During the 2004 Olympic final, she was in bronze medal position through 1.99m. At 2.02m, after Vita Styopina cleared her lifetime personal best on her first attempt, Acuff strategically chose to pass at what would have been her personal best just to equal Styopina and retain bronze medal position. At the time, American television commentator Dwight Stones said "That is a decision she will think about the rest of her life."

While in high school in 1993 she was named the national Girl's "High School Athlete of the Year" by Track and Field News.

Her 1.95m at the Texas Relays at age 36 on March 31, 2012, should qualify as the W35 American Masters record.

Just 17 days before her 40th birthday, on June 28, 2015, Acuff placed third at the USATF track championships in Eugene, Oregon, potentially qualifying her for 2015's US delegation to the world championships in Beijing, however she needed jump of 1.94 meters, the qualifying standard. She, and all of the other American women, were ultimately unable to meet this standard and could not compete in Beijing.

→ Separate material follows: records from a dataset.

--- config.mk ---
export PLATFORM = sky130hd
export DESIGN_NAME = gcd_sqrt
export DESIGN_NICKNAME = d
export VERILOG_FILES = /design/src/rtl/core/gcd_pkg.sv /design/src/rtl/core/gcd_sqrt.sv
export SDC_FILE = /design/constraint.sdc
export NUM_CORES = 2
export LEC_CHECK = 0
export ABC_CLOCK_PERIOD_IN_PS = 8650
export BUFFER_PORTS_ARGS = -buffer_cell sky130_fd_sc_hd__buf_4
export CORE_UTILIZATION = 55
export DETAILED_ROUTE_END_ITERATION = 8
export PLACE_DENSITY = 0.71
export RECOVER_POWER = 50
export SLEW_MARGIN = 40
export SYNTH_ARGS = -nofsm -noshare
export SYNTH_HDL_FRONTEND = slang
export SYNTH_MEMORY_MAX_BITS = 65536
export SYNTH_SLANG_ARGS = --single-unit
--- constraint.sdc ---
create_clock -name aclk -period 8.65 [get_ports aclk]
set_input_delay 2.595 -clock aclk [delete_from_list [all_inputs] [get_ports aclk]]
set_output_delay 2.595 -clock aclk [all_outputs]
set_load 0.01 [all_outputs]
--- src/rtl/core/gcd_pkg.sv ---
`default_nettype none
// ----------------------------------------------------------------------------
// gcd_pkg
// shared widths, fixed-point constants and the cordic arctangent table
// ----------------------------------------------------------------------------
package gcd_pkg;

    localparam int ITERATIONS_DEF = 24;

    // raw coordinate widths and the widened difference width
    localparam int LAT_W = 31;
    localparam int LON_W = 32;
    localparam int ANG_IW = 33;

    // datapath widths
    localparam int ZW = 36;     // angle accumulators, q30
    localparam int XW = 34;     // cordic x/y, q30 with headroom
    localparam int QW = 32;     // sines, cosines and products, q30
    localparam int AW = 31;     // haversine term and roots, 0..2^30
    localparam int SQRT_W = 64;
    localparam int SQRT_STEPS = 32;

    localparam int RAD_W = 23;
    localparam int RAD100_W = 30;
    localparam int OUT_W = 32;

    localparam logic [30:0] DEG7_K = 31'd2012227627;
    localparam logic [31:0] ONE_Q30 = 32'd1073741824;
    localparam logic [31:0] PI_Q30 = 32'd3373259426;
    localparam logic [31:0] HALF_PI_Q30 = 32'd1686629713;
    localparam logic [31:0] GAIN_INV_Q30 = 32'd652032874;
    localparam logic [RAD100_W-1:0] RAD100_RESET = 30'd637100000;
    localparam logic [6:0] CM_PER_M = 7'd100;

    // atan(2^-i) in q30, truncated
    function automatic logic [31:0] atan_q30(input int i);
        logic [31:0] v;
        case (i)
            0:  v = 32'd843314856;
            1:  v = 32'd497837829;
            2:  v = 32'd263043836;
            3:  v = 32'd133525158;
            4:  v = 32'd67021686;
            5:  v = 32'd33543515;
            6:  v = 32'd16775850;
            7:  v = 32'd8388437;
            8:  v = 32'd4194282;
            9:  v = 32'd2097149;
            10: v = 32'd1048575;
            default: begin
                if (i <= 30) begin
                    v = (32'd1 << (30 - i)) - 32'd1;
                end else begin
                    v = 32'd0;
                end
            end
        endcase
        return v;
    endfunction

endpackage
`default_nettype wire

--- src/rtl/core/gcd_sqrt.sv ---
`default_nettype none
// ----------------------------------------------------------------------------
// gcd_sqrt
// exact bitwise square root of a * 2^30, one result bit per stage
// ----------------------------------------------------------------------------
module gcd_sqrt (
    input  wire logic                   aclk,
    input  wire logic                   aresetn,
    input  wire logic                   en,
    input  wire logic                   in_vld,
    input  wire logic [gcd_pkg::AW-1:0] a_in,
    output logic                        out_vld,
    output logic [gcd_pkg::AW-1:0]      root_out
);
    import gcd_pkg::*;

    logic [SQRT_W-1:0] n_reg [SQRT_STEPS];
    logic [SQRT_W-1:0] r_reg [SQRT_STEPS];
    logic              vld_reg [SQRT_STEPS];

    for (genvar i = 0; i < SQRT_STEPS; i++) begin : g_stage
        localparam logic [SQRT_W-1:0] BIT = SQRT_W'(1) << (62 - 2 * i);
        logic [SQRT_W-1:0] n_cur, r_cur, n_next, r_next, trial;
        logic              vld_cur;

        if (i == 0) begin : g_first
            assign n_cur   = SQRT_W'(a_in) << 30;
            assign r_cur   = '0;
            assign vld_cur = in_vld;
        end else begin : g_rest
            assign n_cur   = n_reg[i-1];
            assign r_cur   = r_reg[i-1];
            assign vld_cur = vld_reg[i-1];
        end

        assign trial = r_cur + BIT;

        always_comb begin
            if (n_cur >= trial) begin
                n_next = n_cur - trial;
                r_next = (r_cur >> 1) + BIT;
            end else begin
                n_next = n_cur;
                r_next = r_cur >> 1;
            end
        end

        always_ff @(posedge aclk) begin
            if (!aresetn) begin
                vld_reg[i] <= 1'b0;
            end else if (en) begin
                vld_reg[i] <= vld_cur;
            end
        end

        always_ff @(posedge aclk) begin
            if (en) begin
                n_reg[i] <= n_next;
                r_reg[i] <= r_next;
            end
        end
    end

    assign out_vld  = vld_reg[SQRT_STEPS-1];
    assign root_out = r_reg[SQRT_STEPS-1][AW-1:0];

endmodule
`default_nettype wire

======== Word-level counts from Yosys, hierarchy flattened ========
Memory sizes are Yosys's and may differ from the RTL's.
Index checks and enable logic that the tools add are counted.
storage, ports and cells
  memory bits (writable) .................. 4128
  input port bits ......................... 35
  register bits after elaboration ......... 0
  memories ................................ 3
operators by class
  muxes and demuxes ....................... 101
  add/sub/neg operators ................... 94
  order comparisons ....................... 32
  bitwise gates (word level) .............. 32
memories
  memory   words  width  read ports  clocked after memory_dff  wr ports  line            RTL
  n_reg    32     64     31          0                         32        gcd_sqrt.sv:17  logic [SQRT_W-1:0] n_reg [SQRT_STEPS];
  r_reg    32     64     32          0                         32        gcd_sqrt.sv:18  logic [SQRT_W-1:0] r_reg [SQRT_STEPS];
  vld_reg  32     1      32          0                         32        gcd_sqrt.sv:19  logic vld_reg [SQRT_STEPS];
operators with widths
  cell                                             count
  two-way mux 64 bit                               63
  >= comparator 64 bit                             31
  subtractor 64 bit                                31
  adder 63 x 1 -> 64 bit (second input constant)   1
  adder 63 x 11 -> 64 bit (second input constant)  1
  adder 63 x 13 -> 64 bit (second input constant)  1
  adder 63 x 15 -> 64 bit (second input constant)  1
  adder 63 x 17 -> 64 bit (second input constant)  1
  adder 63 x 19 -> 64 bit (second input constant)  1
  adder 63 x 21 -> 64 bit (second input constant)  1
  adder 63 x 23 -> 64 bit (second input constant)  1
  adder 63 x 25 -> 64 bit (second input constant)  1
  adder 63 x 27 -> 64 bit (second input constant)  1
  adder 63 x 29 -> 64 bit (second input constant)  1
  adder 63 x 3 -> 64 bit (second input constant)   1
  adder 63 x 31 -> 64 bit (second input constant)  1
  adder 63 x 33 -> 64 bit (second input constant)  1
  adder 63 x 35 -> 64 bit (second input constant)  1
  adder 63 x 37 -> 64 bit (second input constant)  1
  adder 63 x 39 -> 64 bit (second input constant)  1
  adder 63 x 41 -> 64 bit (second input constant)  1
  adder 63 x 43 -> 64 bit (second input constant)  1
  adder 63 x 45 -> 64 bit (second input constant)  1
  adder 63 x 47 -> 64 bit (second input constant)  1
  other kinds (46)                                 113

======== Depth between registers and ports, before layout ========
  word-level depth ........................ 4
  gate-level depth with buffers ........... 16

======== Least setup slack after synthesis ========
No wires, ideal clock.
  path kind ............................... input to register
  start ................................... in en
  end ..................................... mem vld_reg[0][0], enable pin
  data arrival time ....................... 3.385 ns
  path slack .............................. 4.872 ns
  stages on the path ...................... 1
  library setup time ...................... 0.393 ns
  data required time ...................... 8.257 ns
  path through ............................ nand2b_1
RTL lines
  item             line            RTL
  start, declared  gcd_sqrt.sv:9   input wire logic en,
  end, declared    gcd_sqrt.sv:19

==> impl_metrics.env <==
export IMPL_status="finished, violations left"
export IMPL_failed_checks="max-capacitance violations, max-slew violations"
export IMPL_synth_area_mux_share_pct=0.993
export IMPL_synthArstFlopShare_pct=0
export IMPL_grt_overflow_total=0
export IMPL_finalCriticalPeriod_ns=6.35
export IMPL_drtIter0Drc=5641
export IMPL_crit_fanout=125
export IMPL_top_layer_used="met4"
export IMPL_fin_nets=8809
export IMPL_dp_hpwl_um=155000
export IMPL_cts_made_buffers=186
export IMPL_critPathKind="in -> reg"
export IMPL_crit_slowest_cell="clkbuf_2"
export IMPL_synth_cell_area_mm2=0.0938
export IMPL_routed_wl_um=209000
export IMPL_cp_start_kind="primary input"
export IMPL_synth_fa_ha_area_share_pct=6.88
export IMPL_fin_crit_sh_pct=73.4
export IMPL_ys_top_cells_by_count="edfxtp_1 (1772), inv_1 (634), nor2_1 (594), nand2_1 (572), a21oi_1 (507)"
export IMPL_core_area_mm2=0.169
export IMPL_postCtsSetupBuffers=0
export IMPL_hp_class="reg -> reg"
export IMPL_hold_buffers=0
export IMPL_leakage_nw=39.2
export IMPL_grt_pass1_wl_um=327000
export IMPL_fillCellCount=13300
export IMPL_cts_buffer_depth=3
export IMPL_core_rowCount=151
export IMPL_cts_sinks=1773
export IMPL_cts_resized=0
export IMPL_synth_xor_area_share_pct=7.70
export IMPL_synth_edf_count=1772
export IMPL_grtUsageTotal_pct=23.8
export IMPL_dpl_instance_area_mm2=0.0970
export IMPL_met1_length_um=91500
export IMPL_setup_tns_ns=0
export IMPL_syn_inst=8141
export IMPL_timing_fmax_mhz=158
export IMPL_relSlewSlack_pct=-155
export IMPL_synth_area_leaders="edfxtp_1 (57%), ha_1 (6.6%), xnor2_1 (4.0%)"
export IMPL_numPortBuffers=66
export IMPL_tightestPinTransition_ns=3.83
export IMPL_cts_tree="built"
export IMPL_largest_register_ffs=1245
export IMPL_drt_pass1_iterations=6
export IMPL_r2r_slack_ns=3.42
export IMPL_cp_arrival_ns=6.84
export IMPL_io_pins=67
export IMPL_grt_start_max_net_pins=179
export IMPL_synthSimpleGateAreaFrac_pct=13.2
export IMPL_yosys_warnings=0
export IMPL_start_util_pct=55.4
export IMPL_grt_pass1_vias=60400
export IMPL_synth_top_area_share_pct=56.7
export IMPL_clkSlewWorstSetupHoldPaths_ns=0.06
export IMPL_hold_viol=0
export IMPL_final_area_mm2=0.103
export IMPL_vias=62800
export IMPL_synth_seq_area_share_pct=56.7
export IMPL_synth_ff_type="edfxtp_1"
export IMPL_yosys_register_bits=1773
export IMPL_maxCapViolations=9
export IMPL_globalplace_congestion=0.901
export IMPL_area_growth_pct=9.75
export IMPL_routed_via_density=5.91
export IMPL_clock_root_buffer="clkbuf_16"
export IMPL_synth_top_area_cell="edfxtp_1"
export IMPL_htreeDepth=4
export IMPL_wl_met3_um=13500
export IMPL_slew_viol_final=388
export IMPL_drcViolationCount=0
export IMPL_clock_latency_ns=0.82
export IMPL_clock_skew_ns=0.0456
export IMPL_syn_avg_cell_area_um2=11.5
export IMPL_setup_violations=0
export IMPL_synth_most_common_cell="edfxtp_1"
export IMPL_die_w_um=415
export IMPL_drtAntennaViolNets=0
export IMPL_synth_distinct_cells=100
export IMPL_cp_end_kind="register"
export IMPL_instances_no_fill=10600
export IMPL_drive_gt1_share_pct=6.12
export IMPL_die_h_um=415
export IMPL_wl_per_cell_um=19.7
export IMPL_power_density_mw_per_mm2=249
export IMPL_synth_compound_area_share_pct=11.2
export IMPL_rsz0062_at_grt="no"
export IMPL_wl_met2_um=99100
export IMPL_required_ns=9.14
export IMPL_place_inst=10300
export IMPL_antenna_found_initial=2
export IMPL_critPathMaxStageDelay_ns=2.56
export IMPL_die_area_mm2=0.172
export IMPL_synth_top_family_by_area="simple AND/OR/NAND/NOR gates"
export IMPL_crit_path_cell_trace="clkbuf_2, clkbuf_1, buf_12"
export IMPL_max_vdd_ir_drop_mv=0.230
final timing paths:
| check | to | start | cells after the start |
|---|---|---|---|
| worst max-delay path | r_reg[4][40] | en | 3 |
| worst min-delay path | n_reg[0][94] | n_reg[0][30] | 0 |
| worst max register to register | n_reg[6][55] | r_reg[5][208] | 14 |
| worst min register to register | n_reg[0][94] | n_reg[0][30] | 0 |
where the power goes:
group	switching [mW]	leakage, nW	total [mW]	internal, mW
clock network	3.33	2.92	7.82	4.49
registers	0.968	16.8	12.0	11.0
logic	3.45	19.5	5.88	2.42
total	7.75	39.2	25.7	17.9
cell families (layout without fill, tap and decap cells):
kind of cell | count (synthesis) | count (layout)
buffers and inverters | 818 | 1090
XOR/XNOR | 825 | 825
AND/OR/NAND/NOR | 2449 | 2449
flip-flops | 1773 | 1773
adder cells (fa/ha/maj) | 508 | 508
other | 1 | 4
AO/OA/AOI/OAI | 1683 | 1683
multiplexers | 84 | 84
layer usage:
metal,up-vias,GRT usage (%)
li1,30400,-
met1,30200,32.9
met2,1918,39.0
met3,347,3.93
met4,0,6.56
met5,-,0
cell type report:
cell class | instances | area, um^2 | share of cell area, %
inverter | 638 | 2400 | 2.33
sequential | 1773 | 53200 | 51.7
clock inverter | 109 | 1110 | 1.08
timing repair buffer | 116 | 993 | 0.965
antenna | 2 | 5.00 | 0.00486
tap | 2218 | 2780 | 2.69
multi-input combinational | 5551 | 37600 | 36.5
clock buffer | 227 | 4870 | 4.73
layout by cell type, fill, tap and decap left out, drive strengths merged, types with 14 or more instances in the layout:
cell type  instances
buf               69
nand4             94
o21bai            47
nand3b            42
edfxtp          1772
bufinv            16
inv              642
and3              70
or2               33
a2111oi           23
fa                14
nand4b            29
nor4b             26
o211ai            35
a211o             18
a21o             195
ha               494
o31ai             40
mux2              73
o21ai            441
xnor2            427
nor2b             74
nor3b             18
a31oi             50
a21oi            507
o21a              89
xor2             398
clkinv            85
nand2b            96
or4               63
a21boi            21
nor2             596
nand2            572
nor4             169
clkbuf           274
nand3            158
a211oi            55
or3              107
and2              33
nor3             237
worst max-delay path, delay by kind of cell:
| kind | cells | cell delay [ns] |
|---|---|---|
| buffers and inverters | 3 | 4.15 |
stage by stage:
step                utilization, %  total power, mW  hold WS, ns  worst slack (ns)
detailed placement            57.3             17.9        0.405              4.04
global route                  60.8             26.9        0.425              1.94
CTS                           60.8             25.7        0.419              4.26
floorplan                        -             16.0        0.400              4.87
global placement              57.2             17.7        0.400              4.13
finish                        60.8             25.7        0.416              2.30
Note: power is estimated with default switching activity, not from simulation.
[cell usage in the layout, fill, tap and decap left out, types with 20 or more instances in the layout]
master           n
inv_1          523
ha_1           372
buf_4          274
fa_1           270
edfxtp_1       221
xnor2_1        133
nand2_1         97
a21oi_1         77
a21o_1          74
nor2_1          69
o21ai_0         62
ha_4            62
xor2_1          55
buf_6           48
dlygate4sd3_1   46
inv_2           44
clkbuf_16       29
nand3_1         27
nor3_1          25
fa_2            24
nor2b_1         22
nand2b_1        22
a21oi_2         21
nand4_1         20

She was Inducted into the Texas Track and Field Coaches Hall of Fame, Class of 2015.

Personal bests
High jump (outdoors):  - Zurich, August 15, 2003
High jump (indoors):  - Indianapolis, March 11, 1995

National titles
 National Scholastic Indoor Champion: 1991, 1992
 NCAA (National Collegiate) Indoor Champion: 1994, 1995, 1997
 NCAA Outdoor Champion: 1995, 1996
 6 Time U.S. Outdoor Champion: 1995, 1997, 2001, 2003, 2005, 2007
 5 Time U.S. Indoor Champion: 2001, 2004, 2007, 2008, 2009

International competitions

 Results with a Q indicate Acuff's overall position in the qualifying round.

Modeling
Amy Acuff is also known for her career as a model. She was the subject of modeling projects, media stories, and photography relating to her sports career as a track and field athlete. Acuff was even featured on national television commercials. A new challenge was taken in 1999 as she successfully organized the making of the 2000 Omnilite Millennium Calendar of Champions, which featured nude/semi-nude photographs of Acuff and 11 other U.S. female track and field stars, with half the proceeds going to the Florence Griffith-Joyner Youth Foundation.

Acuff's cover appearances include:
 Esquire, "Women of Summer: Strength & Beauty: A Portfolio of America's 10 Sexiest Athletes"
 Men's magazines, such as Maxim and FHM
 The 2004 Olympics were noted for the large number of female Olympians who posed nude—following in the footsteps of the 2000 Matildas and the Omni calendar. Of the 2004 examples the most visible was Acuff's appearance on the cover and within Playboy's "The Women of the Olympics" issue.
 Acuff appears across the top of the title for The Complete Book of the Olympics: 2008 Edition.

Personal life
Acuff graduated from Calallen High School in Corpus Christi, Texas. She attended UCLA and was inducted into the UCLA Athletics Hall of Fame in 2007. Acuff went on to study at the Academy of Oriental Medicine in Austin, Texas, and become a licensed acupuncturist.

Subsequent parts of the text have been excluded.